Purpose: In the manufacturing process of solid oral dosages, multiple unit operations such as roller compaction and tableting create pharmaceutical compacts. The density of these pharmaceutical compacts is generally considered a critical quality attribute (CQA) due to its effect on tablet disintegration and dissolution time. With FDA’s initiative towards quality by design (QbD), it is important to monitor and control CQAs of the manufacturing process with process analytical technology (PAT) to ensure the final product quality. In this study, transmission terahertz spectroscopy is further investigated as a PAT tool to measure compact density. Terahertz spectroscopy offers an advantage over other spectroscopic techniques by directly providing refractive indices at terahertz frequencies from phase shift information. Refractive indices are highly correlated with density/porosity. This study specifically investigates the effect of tableting factors (i.e compression force, compression speed, and fill weight) and material properties (i.e. particle size, formulation) on refractive index based density model.
Methods: Terahertz based density models were developed. These models specifically predicted bulk density which was determined by weight and dimension measurements of the compacts. The formulation utilized for making compacts included acetaminophen (model drug), microcrystalline cellulose (MCC), lactose monohydrate, starch, and magnesium stearate. Physical and chemical parameters were varied by utilizing series of design of experiments (DOEs). For chemical composition a mixture design was used in which acetaminophen, microcrystalline cellulose, and lactose monohydrate were varied by small amounts. In total there were four chemical design points. Physical parameters were studied by varying different tableting parameters and particle size. Specifically, Instron universal testing system (Model 5869, Instron Corp.) with 13mm die and punch was used to vary compression force, compression speed, and tablet weight and create compacts with the defined five component formulation. Particle size effect was investigated by producing pure lactose monohydrate and MCC tablets with six different levels of particle size each. Analysis of variance was used to determine the significance of each variable on density and cross validation error was to determine the accuracy of the terahertz based density model.

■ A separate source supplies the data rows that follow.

From an optimization exercise on the open Yosys and OpenROAD flow, aimed at small area and a short achievable clock period; shortcuts taken in it are not production practice.
Where RTL was checked, it was by simulation tests only, not by an equivalence proof against the original.
No activity file was given, so power comes from the tool's default toggle rates.

Setup of green:
==> module alu, before the edit <==
module alu(inst, rs, rtr, flags_r, rd, flags);
    input [15:0] inst, rs, rtr;
    input [2:0] flags_r;
    output reg [15:0] rd;
    output reg [2:0] flags;
    wire [3:0] op = inst[15:12];
    wire op_add  = (op == 4'h0);
    wire op_sub  = (op == 4'h1);
    wire op_xor  = (op == 4'h2);
    wire op_red  = (op == 4'h3);
    wire op_sll  = (op == 4'h4);
    wire op_sra  = (op == 4'h5);
    wire op_ror  = (op == 4'h6);
    wire op_padd = (op == 4'h7);
    wire op_lw   = (op == 4'h8);
    wire op_sw   = (op == 4'h9);
    wire op_mem  = op_lw | op_sw;
    wire op_sh   = op_sll | op_sra | op_ror;
    wire sub = op_sub;
    wire [15:0] A = op_mem ? {rs[15:1], 1'b0} : rs;
    wire [15:0] Bsrc = op_mem ? {{11{inst[3]}}, inst[3:0], 1'b0} : rtr;
    wire [15:0] B = sub ? ~Bsrc : Bsrc;
    wire [15:0] S = A + B + {15'b0, sub};
    wire [15:0] px = A ^ B;
    wire ovf = (A[15] == B[15]) & (S[15] != A[15]);
    wire sat = ovf & (op_add | op_sub);
    wire [15:0] addsat = sat ? (A[15] ? 16'h0100 : 16'h7FFF) : S;
    wire [3:0] n0 = rs[3:0] + rtr[3:0];
    wire [3:0] n1 = rs[7:4] + rtr[7:4];
    wire [3:0] n2 = rs[11:8] + rtr[11:8];
    wire [3:0] n3 = rs[15:12] + rtr[15:12];
    wire ov0 = (rs[3] == rtr[3]) & (n0[3] != rs[3]);
    wire ov1 = (rs[7] == rtr[7]) & (n1[3] != rs[7]);
    wire [15:0] padd;
    assign padd[3:0]   = ov0 ? (rs[3] ? 4'h1 : 4'h7) : n0;
    assign padd[7:4]   = ov1 ? (rs[7] ? 4'h1 : 4'h7) : n1;
    assign padd[11:8]  = (ov0 & ~(rs[11] ^ rtr[11])) ? (rs[11] ? 4'h1 : 4'h7) : n2;
    assign padd[15:12] = (ov0 & ~(rs[15] ^ rtr[15])) ? (rs[15] ? 4'h1 : 4'h7) : n3;
    wire [9:0] X = {2'b0, rs[7:0]} + {2'b0, rtr[7:0]} + {2'b0, rs[15:8]} + {2'b0, rtr[15:8]};
    wire [8:0] lo9 = {1'b0, rs[7:0]} + {1'b0, rtr[7:0]};
    wire [8:0] hi9 = {1'b0, rs[15:8]} + {1'b0, rtr[15:8]};
    wire c1 = lo9[8];
    wire c2 = hi9[8];
    wire kk = X[8] ^ c1 ^ c2;
    wire [4:0] T = {4'b0, kk} + (c1 ? 5'd15 : 5'd0) + (c2 ? 5'd15 : 5'd0);
    wire [15:0] red = {{4{T[4]}}, T[3:0], X[7:0]};
    wire [3:0] n = inst[3:0];
    wire [3:0] r = op_sll ? (4'd0 - n) : n;
    wire [15:0] s1 = r[0] ? {rs[0],   rs[15:1]} : rs;
    wire [15:0] s2 = r[1] ? {s1[1:0], s1[15:2]} : s1;
    wire [15:0] s3 = r[2] ? {s2[3:0], s2[15:4]} : s2;
    wire [15:0] s4 = r[3] ? {s3[7:0], s3[15:8]} : s3;
    wire [15:0] lowm = ~(16'hFFFF << n);
    wire [15:0] him  = ~(16'hFFFF >> n);
    wire [15:0] kill = ({16{op_sll}} & lowm) | ({16{op_sra}} & him);
    wire [15:0] fill = {16{op_sra & rs[15]}} & him;
    wire [15:0] sh = (s4 & ~kill) | fill;
    always @(*) begin
        case (op)
            4'h0, 4'h1, 4'h8, 4'h9: rd = addsat;
            4'h2: rd = px;
            4'h3: rd = red;
            4'h4, 4'h5, 4'h6: rd = sh;
            4'h7: rd = padd;
            default: rd = op[3:1] == 3'b101 ? rtr : rs;
        endcase
    end
    always @(*) begin
        if (op_add | op_sub)
            flags = {rd[15], ovf, rd == 16'h0000};
        else if (op_xor | op_sh)
            flags = {flags_r[2:1], flags_r[0] | (rd == 16'h0000)};
        else
            flags = flags_r;
    end
endmodule
clock: 22.0 ns
lec_check: 0
cap_margin: 20
core_margin: 2
core_utilization: 40
cts_cluster_diameter: 80
cts_cluster_size: 22
place_density: 0.6
slew_margin: 20
synth_hierarchical: 1
standard.sh (not shown) runs the stock make flow with config.mk's settings and CLKGATE_MAP_FILE= SYNTH_SCRIPT=/design/flow/synth_recipe.tcl, a recipe that flattens the netlist after the stock synthesis.
==> flow/flow/run.sh <==
#!/bin/bash
# The standard layout (standard.sh) with two changes:
#  - synthesis is ORFS's synth.tcl and synth_recipe.tcl unchanged except for the one ABC call,
#    which maps each module with its own ABC script: alu with $W/flow/abc_area2.script, rdport with $S/abc_speed.script,
#    cpu with $W/flow/abc_area2.script (scripts named flow/... are in this folder, the others are ORFS's);
#  - the port buffers are buf_2 cells;
#  - repair_timing aims for 7 ns of setup slack (SETUP_SLACK_MARGIN=7).
# make's output goes to standard.log; ORFS keeps each step's log under orfs/logs/.
set -euo pipefail
W=$(pwd)
S=$FLOW_HOME/scripts
ALU=$W/flow/abc_area2.script; RDP=$S/abc_speed.script; CPU=$W/flow/abc_area2.script
sed 's|^  log_cmd abc {\*}\$abc_args$|  log_cmd abc {*}[lreplace $abc_args 1 1 '"$ALU"'] alu\n  log_cmd abc {*}[lreplace $abc_args 1 1 '"$RDP"'] rdport\n  log_cmd abc {*}[lreplace $abc_args 1 1 '"$CPU"'] cpu|' \
  "$S/synth.tcl" > "$W/flow_synth.tcl"
grep -q "lreplace .abc_args 1 1 $CPU. cpu" "$W/flow_synth.tcl"
sed "s|source \$::env(SCRIPTS_DIR)/synth.tcl|source $W/flow_synth.tcl|" "$W/synth_recipe.tcl" > "$W/flow_synth_recipe.tcl"
grep -q "source $W/flow_synth.tcl" "$W/flow_synth_recipe.tcl"
sed "s|SYNTH_SCRIPT=[^ ]*|SYNTH_SCRIPT=$W/flow_synth_recipe.tcl|" "$W/standard.sh" > "$W/standard_mix.sh"
grep -q "SYNTH_SCRIPT=$W/flow_synth_recipe.tcl" "$W/standard_mix.sh"
export SETUP_SLACK_MARGIN=7
export BUFFER_PORTS_ARGS="-buffer_cell sky130_fd_sc_hd__buf_2"
bash "$W/standard_mix.sh" > standard.log 2>&1
==> flow/flow/abc_area2.script <==
strash
&get -n
&dch -f
&nf -R 1000
&put
topo
stime -c
buffer -c
upsize -c
dnsize -c
Having completed the whole flow, green delivered a layout that passed the timing, design-rule and antenna checks.
Changes in blue relative to green:
==> flow/design.v, changed modules only <==
module alu(inst, rs, rtr, flags_r, rd, flags);
    input [15:0] inst, rs, rtr;
    input [2:0] flags_r;
    output reg [15:0] rd;
    output reg [2:0] flags;
    wire [3:0] op = inst[15:12];
    wire op_add  = (op == 4'h0);
    wire op_sub  = (op == 4'h1);
    wire op_xor  = (op == 4'h2);
    wire op_red  = (op == 4'h3);
    wire op_sll  = (op == 4'h4);
    wire op_sra  = (op == 4'h5);
    wire op_ror  = (op == 4'h6);
    wire op_padd = (op == 4'h7);
    wire op_lw   = (op == 4'h8);
    wire op_sw   = (op == 4'h9);
    wire op_mem  = op_lw | op_sw;
    wire op_sh   = op_sll | op_sra | op_ror;
    wire sub = op_sub;
    wire [15:0] A = op_mem ? {rs[15:1], 1'b0} : rs;
    wire [15:0] Bsrc = op_mem ? {{11{inst[3]}}, inst[3:0], 1'b0} : rtr;
    wire [15:0] B = sub ? ~Bsrc : Bsrc;
    wire k4  = ~op_padd;
    wire k8  = ~(op_padd | op_red);
    wire k12 = ~op_padd;
    wire [18:0] xa = {A[15:12], k12, A[11:8], k8, A[7:4], k4, A[3:0]};
    wire [18:0] xb = {B[15:12], 1'b0, B[11:8], 1'b0, B[7:4], 1'b0, B[3:0]};
    wire [19:0] xs = xa + xb + {18'b0, sub};
    wire [18:0] px = xa ^ xb;
    wire [15:0] S = {xs[18:15], xs[13:10], xs[8:5], xs[3:0]};
    wire ovf = (A[15] == B[15]) & (S[15] != A[15]);
    wire sat = ovf & (op_add | op_sub);
    wire [15:0] addsat = sat ? (A[15] ? 16'h0100 : 16'h7FFF) : S;
    wire ov0 = (A[3] == B[3]) & (S[3] != A[3]);
    wire ov1 = (A[7] == B[7]) & (S[7] != A[7]);
    wire [15:0] padd;
    assign padd[3:0]   = ov0 ? (A[3] ? 4'h1 : 4'h7) : S[3:0];
    assign padd[7:4]   = ov1 ? (A[7] ? 4'h1 : 4'h7) : S[7:4];
    assign padd[11:8]  = (ov0 & ~(A[11] ^ B[11])) ? (A[11] ? 4'h1 : 4'h7) : S[11:8];
    assign padd[15:12] = (ov0 & ~(A[15] ^ B[15])) ? (A[15] ? 4'h1 : 4'h7) : S[15:12];
    wire c1 = xs[9];
    wire c2 = xs[19];
    wire [8:0] ab = {1'b0, S[7:0]} + {1'b0, S[15:8]};
    wire kk = ab[8];
    wire [4:0] T = {4'b0, kk} + (c1 ? 5'd15 : 5'd0) + (c2 ? 5'd15 : 5'd0);
    wire [15:0] red = {{4{T[4]}}, T[3:0], ab[7:0]};
    wire [3:0] n = inst[3:0];
    wire [3:0] r = op_sll ? (4'd0 - n) : n;
    wire [15:0] s1 = r[0] ? {rs[0],   rs[15:1]} : rs;
    wire [15:0] s2 = r[1] ? {s1[1:0], s1[15:2]} : s1;
    wire [15:0] s3 = r[2] ? {s2[3:0], s2[15:4]} : s2;
    wire [15:0] s4 = r[3] ? {s3[7:0], s3[15:8]} : s3;
    wire [15:0] lowm = ~(16'hFFFF << n);
    wire [15:0] him  = ~(16'hFFFF >> n);
    wire [15:0] kill = ({16{op_sll}} & lowm) | ({16{op_sra}} & him);
    wire [15:0] fill = {16{op_sra & rs[15]}} & him;
    wire [15:0] sh = (s4 & ~kill) | fill;
    always @(*) begin
        case (op)
            4'h0, 4'h1, 4'h8, 4'h9: rd = addsat;
            4'h2: rd = {px[18:15], px[13:10], px[8:5], px[3:0]};
            4'h3: rd = red;
            4'h4, 4'h5, 4'h6: rd = sh;
            4'h7: rd = padd;
            default: rd = op[3:1] == 3'b101 ? rtr : rs;
        endcase
    end
    always @(*) begin
        if (op_add | op_sub)
            flags = {rd[15], ovf, rd == 16'h0000};
        else if (op_xor | op_sh)
            flags = {flags_r[2:1], flags_r[0] | (rd == 16'h0000)};
        else
            flags = flags_r;
    end
endmodule
[summary]
- Compared with green, blue has less setup slack.
- Global routing met2 resource utilization was lower in the run labelled green.
- Wire length after detailed routing shrinks slightly when moving from green to blue.
- blue vs. green: xor/xnor share of the synthesized area went down 0.25 points; count of clock-buffer cells in the layout went up; number of global-route vias before repair moved down; synthesized area now sits lower.
- Looking at total routing resource utilization after global routing, blue sits 0.25 points above green.
- Reported for green and blue, remaining global-route overflow turned out identical to the last digit.
- Delta (blue minus green): detailed placer's ending HPWL shows a reduction of about 4%, combinational share of power increased 1.8 points, core utilization went up by 3.5 points, global-route wire length before repair saw a decrease.
No functional check of the RTL was part of blue.

The RTL this note starts from:
==> flow/design.v <==
module cpu( clk, rst_n, hlt, pc, imem_data, dmem_addr, dmem_wdata, dmem_we, dmem_rdata);
    input clk, rst_n;
    output hlt;
    output [15:0] pc;
    input [15:0] imem_data;
    output [15:0] dmem_addr, dmem_wdata;
    output dmem_we;
    input [15:0] dmem_rdata;
    wire [15:0] inst = imem_data;
    wire [3:0] op = inst[15:12];
    wire rst = ~rst_n;
    wire op_add  = (op == 4'h0);
    wire op_sub  = (op == 4'h1);
    wire op_xor  = (op == 4'h2);
    wire op_red  = (op == 4'h3);
    wire op_sll  = (op == 4'h4);
    wire op_sra  = (op == 4'h5);
    wire op_ror  = (op == 4'h6);
    wire op_padd = (op == 4'h7);
    wire op_lw   = (op == 4'h8);
    wire op_sw   = (op == 4'h9);
    wire op_llb  = (op == 4'hA);
    wire op_lhb  = (op == 4'hB);
    wire op_b    = (op == 4'hC);
    wire op_br   = (op == 4'hD);
    wire op_pcs  = (op == 4'hE);
    wire op_hlt  = (op == 4'hF);
    wire op_mem  = op_lw | op_sw;
    wire op_sh   = op_sll | op_sra | op_ror;
    reg [15:0] pc_r;
    reg [2:0] flags_r;    
    reg [255:0] rf;
    wire m2 = op_sw | op_llb | op_lhb;
    wire [15:0] rs, rtr;
    wire [15:0] sel1, sel2;
    genvar d;
    generate for (d = 0; d < 16; d = d + 1) begin : dec
        assign sel1[d] = (inst[7:4] == d);
        assign sel2[d] = m2 ? (inst[11:8] == d) : (inst[3:0] == d);
    end endgenerate
    rdport RP1 (.rf(rf), .sel(sel1), .q(rs));
    rdport RP2 (.rf(rf), .sel(sel2), .q(rtr));
    wire [15:0] rd;
    wire [2:0] flags;
    alu ALU0 (.inst(inst), .rs(rs), .rtr(rtr), .flags_r(flags_r), .rd(rd), .flags(flags));
    wire [15:0] ci, cb;
    wire [14:0] pn, pb;
    assign ci[0] = 1'b1;
    assign cb[0] = 1'b1;
    genvar g;
    generate for (g = 0; g < 15; g = g + 1) begin : pcadd
        wire bb = inst[g < 9 ? g : 8];
        assign pn[g] = pc_r[g+1] ^ ci[g];
        assign ci[g+1] = pc_r[g+1] & ci[g];
        assign pb[g] = pc_r[g+1] ^ bb ^ cb[g];
        assign cb[g+1] = (pc_r[g+1] & bb) | (pc_r[g+1] & cb[g]) | (bb & cb[g]);
    end endgenerate
    wire [15:0] pc_next = {pn, pc_r[0]};
    wire [15:0] pc_br = {pb, pc_r[0]};
    wire fN = flags_r[2], fV = flags_r[1], fZ = flags_r[0];
    reg cond;
    always @(*) begin
        case (inst[11:9])
            3'b000: cond = ~fZ;
            3'b001: cond = fZ;
            3'b010: cond = ~fZ & ~fN;
            3'b011: cond = fN;
            3'b100: cond = fZ | ~fN;
            3'b101: cond = fN | fZ;
            3'b110: cond = fV;
            default: cond = 1'b1;
        endcase
    end
    wire [15:0] pc_new = (op_b & cond) ? pc_br :
                         (op_br & cond) ? rs :
                         op_hlt ? pc_r : pc_next;
    wire rf_we = ~(op_sw | op_b | op_br | op_hlt);
    wire [15:0] wdata = op_lw ? dmem_rdata :
                        op_llb ? {rtr[15:8], inst[7:0]} :
                        op_lhb ? {inst[7:0], rtr[7:0]} :
                        op_pcs ? pc_next : rd;
    integer k;
    always @(posedge clk) begin
        pc_r <= rst ? 16'h0000 : pc_new;
        flags_r <= rst ? 3'b000 : flags;
        for (k = 0; k < 16; k = k + 1)
            if (rst | (rf_we && inst[11:8] == k))
                rf[16*k +: 16] <= wdata & {16{rst_n}};
    end
    assign pc = pc_r;
    assign hlt = op_hlt;
    assign dmem_addr = rd;
    assign dmem_wdata = rtr;
    assign dmem_we = op_sw & rst_n;
endmodule
module rdport(rf, sel, q);
    input [255:0] rf;
    input [15:0] sel;
    output reg [15:0] q;
    integer i;
    always @(*) begin
        q = 16'h0000;
        for (i = 0; i < 16; i = i + 1)
            q = q | (rf[16*i +: 16] & {16{sel[i]}});
    end
endmodule
module alu(inst, rs, rtr, flags_r, rd, flags);
    input [15:0] inst, rs, rtr;
    input [2:0] flags_r;
    output reg [15:0] rd;
    output reg [2:0] flags;
    wire [3:0] op = inst[15:12];
    wire op_add  = (op == 4'h0);
    wire op_sub  = (op == 4'h1);
    wire op_xor  = (op == 4'h2);
    wire op_red  = (op == 4'h3);
    wire op_sll  = (op == 4'h4);
    wire op_sra  = (op == 4'h5);
    wire op_ror  = (op == 4'h6);
    wire op_padd = (op == 4'h7);
    wire op_lw   = (op == 4'h8);
    wire op_sw   = (op == 4'h9);
    wire op_mem  = op_lw | op_sw;
    wire op_sh   = op_sll | op_sra | op_ror;
    wire sub = op_sub;
    wire [15:0] A = op_mem ? {rs[15:1], 1'b0} : rs;
    wire [15:0] Bsrc = op_mem ? {{11{inst[3]}}, inst[3:0], 1'b0} : rtr;
    wire [15:0] B = sub ? ~Bsrc : Bsrc;
    wire k8 = ~op_red;
    wire [16:0] xa = {A[15:8], k8, A[7:0]};
    wire [16:0] xb = {B[15:8], 1'b0, B[7:0]};
    wire [17:0] xs = xa + xb + {16'b0, sub};
    wire [15:0] S = {xs[16:9], xs[7:0]};
    wire ovf = (A[15] == B[15]) & (S[15] != A[15]);
    wire [15:0] addsat = ovf ? (A[15] ? 16'h0100 : 16'h7FFF) : S;
    wire [3:0] n0 = rs[3:0] + rtr[3:0];
    wire [3:0] n1 = rs[7:4] + rtr[7:4];
    wire [3:0] n2 = rs[11:8] + rtr[11:8];
    wire [3:0] n3 = rs[15:12] + rtr[15:12];
    wire ov0 = (rs[3] == rtr[3]) & (n0[3] != rs[3]);
    wire ov1 = (rs[7] == rtr[7]) & (n1[3] != rs[7]);
    wire [15:0] padd;
    assign padd[3:0]   = ov0 ? (rs[3] ? 4'h1 : 4'h7) : n0;
    assign padd[7:4]   = ov1 ? (rs[7] ? 4'h1 : 4'h7) : n1;
    assign padd[11:8]  = (ov0 & ~(rs[11] ^ rtr[11])) ? (rs[11] ? 4'h1 : 4'h7) : n2;
    assign padd[15:12] = (ov0 & ~(rs[15] ^ rtr[15])) ? (rs[15] ? 4'h1 : 4'h7) : n3;
    wire c1 = xs[8];
    wire c2 = xs[17];
    wire [8:0] ab = {1'b0, S[7:0]} + {1'b0, S[15:8]};
    wire kk = ab[8];
    wire [4:0] T = {4'b0, kk} + (c1 ? 5'd15 : 5'd0) + (c2 ? 5'd15 : 5'd0);
    wire [15:0] red = {{4{T[4]}}, T[3:0], ab[7:0]};
    wire [3:0] n = inst[3:0];
    wire [3:0] r = op_sll ? (4'd0 - n) : n;
    wire [15:0] s1 = r[0] ? {rs[0],   rs[15:1]} : rs;
    wire [15:0] s2 = r[1] ? {s1[1:0], s1[15:2]} : s1;
    wire [15:0] s3 = r[2] ? {s2[3:0], s2[15:4]} : s2;
    wire [15:0] s4 = r[3] ? {s3[7:0], s3[15:8]} : s3;
    wire [15:0] lowm = ~(16'hFFFF << n);
    wire [15:0] him  = ~(16'hFFFF >> n);
    wire [15:0] kill = ({16{op_sll}} & lowm) | ({16{op_sra}} & him);
    wire [15:0] fill = {16{op_sra & rs[15]}} & him;
    wire [15:0] sh = (s4 & ~kill) | fill;
    always @(*) begin
        case (op)
            4'h0, 4'h1: rd = addsat;
            4'h2: rd = rs ^ rtr;
            4'h3: rd = red;
            4'h4, 4'h5, 4'h6: rd = sh;
            4'h7: rd = padd;
            4'h8, 4'h9: rd = S;
            4'hA, 4'hB: rd = rtr;
            default: rd = rs;
        endcase
    end
    always @(*) begin
        if (op_add | op_sub)
            flags = {~ovf & S[15], ovf, ~ovf & (S == 16'h0000)};
        else if (op_xor | op_sh)
            flags = {flags_r[2:1], flags_r[0] | (rd == 16'h0000)};
        else
            flags = flags_r;
    end
endmodule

Results: An analysis of variance table was generated to determine the significance of chemical and physical factors on density for the five component compacts. The compression force was shown to have the highest significance. A partial least squares model built between refractive indices at multiple terahertz frequencies and density of the compacts were developed for both the five component compacts and pure component compacts with varying particle size. The cross-validation error for all models were approximately 0.015 g/mL.
Conclusion: This work demonstrates that terahertz spectroscopy can be used to accurately assess pharmaceutical compact density in the presence of physical and chemical variations. The factors that significantly effect density such as compression force also effects refractive index from terahertz. Therefore, terahertz spectroscopy can be implemented as a PAT tool for compact density assessment.